夕方も終わり、窓の外も薄暗くなってきた。


もう少しすれば真っ暗闇になることだろう。


そろそろ夕食の時間となる頃、新たな者が二人の座るテーブルへと近寄ってきた。



「あの~、フィカスさんですか?」



のんびりした声音の少女。


線の細い身体、蒼銀の真っ直ぐな背中まで届く長い髪。


Tシャツにホットパンツという肌の露出の多い服装だ。



「うん。僕がフィカスだよ。」



「そうなのね~。私はアベリア。初めてこういう所に来たんだけど、えっと、私も仲間にしてくれる?」



「おうよ!大歓迎だぜ!」



ジギタリスが答え、フィカスに「女の子だぜ。」と言った。



「良かった~。それじゃあよろしくね。
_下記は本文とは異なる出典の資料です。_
==> config.mk <==
export PLATFORM = sky130hd
export DESIGN_NAME = mem_arbiter_flat
export DESIGN_NICKNAME = d
export VERILOG_FILES = /design/src/rtl/mem_arbiter_if.sv /design/src/rtl/mem_arbiter.sv /design/src/flat_wrapper.sv
export SDC_FILE = /design/constraint.sdc
export NUM_CORES = 1
export LEC_CHECK = 0
export CORE_ASPECT_RATIO = 0.5
export CORE_MARGIN = 3
export CORE_UTILIZATION = 25
export DETAILED_ROUTE_END_ITERATION = 16
export GPL_TIMING_DRIVEN = 0
export PLACE_DENSITY = 0.56
export SLEW_MARGIN = 20
export SYNTH_ARGS = -nofsm -noshare
export SYNTH_HDL_FRONTEND = slang
export SYNTH_SLANG_ARGS = --single-unit
==> constraint.sdc <==
create_clock -name clk -period 2.7 [get_ports clk]
set_clock_uncertainty 0.2 [all_clocks]
set_input_delay 0.54 -clock clk [delete_from_list [all_inputs] [get_ports clk]]
set_output_delay 0.54 -clock clk [all_outputs]
set_load 0.01 [all_outputs]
えっと……フィカスさんだから……フィーくんでどう?」



「フィー……?まぁうん。いいよ。」



「おっと嬢ちゃん。俺にもあだ名をつけてほしいぜ。俺はジギタリスだ。」



「じゃあ、あなたはジギくんね~。」



ガハハ!と笑うジギタリスに微笑みかけて、アベリアもテーブルに座る。



「楽しそうね~。良かったわ~。」



ふわふわした雰囲気の少女だ。冒険者には見えない。



「アベリアは……職業、なに?」



「私はね、武闘家よ~。ほらぁ。」



手にはめた指ぬきグローブを見せる。


喋り方といい声といい体格といい……とても武闘家、つまり最前線で戦う者であるとは思えない。



「うーん……僕はまだなんだけど、アベリアは戦ったこと、あるの?」



この質問にアベリアはゆっくりと首を横に振った。



「ううん。戦ったことはないよぉ。けどね、魔法で力が出せるから、きっと大丈夫よ~。」



この、のんびりした声音だと大丈夫と言われても、素直に頷けない。



「まぁそんな心配そうな顔すんなってフィカス!俺たちは全員、ギルドに関しちゃあ素人なんだ!皆で同じスタートラインから頑張ろうぜ!」



「ジギタリス……うん。そうだね。これから同じパーティーとして共に過ごすんだ。三人で頑張っていこう!」



「おう!」



「お~!」



全員初心者というのは、どうしても不安が残ってしまうが、元気なジギタリスとのんびりしたアベリアによって、明るい雰囲気になる。



「それじゃ、パーティーも三人なったことだし、そろそろ飯にするか!何か頼もうぜ!」



ここ、ギルドでは冒険者たちが準備を整えられるよう、様々な設備がある。


浴場に寝室、そして食事処としての機能も備わっている。


テーブルに置いてあるメニュー表を手に取り、何を頼もうか三人で話し合い始めた時――


太陽が完全に地平線へと沈み、町を夜が支配するようになった頃――


三人の座るテーブルに静かに近づいてくる存在があった。



「あなたたちが新パーティーの方ですね?」



どこか冷たさを感じさせる女性の声がした。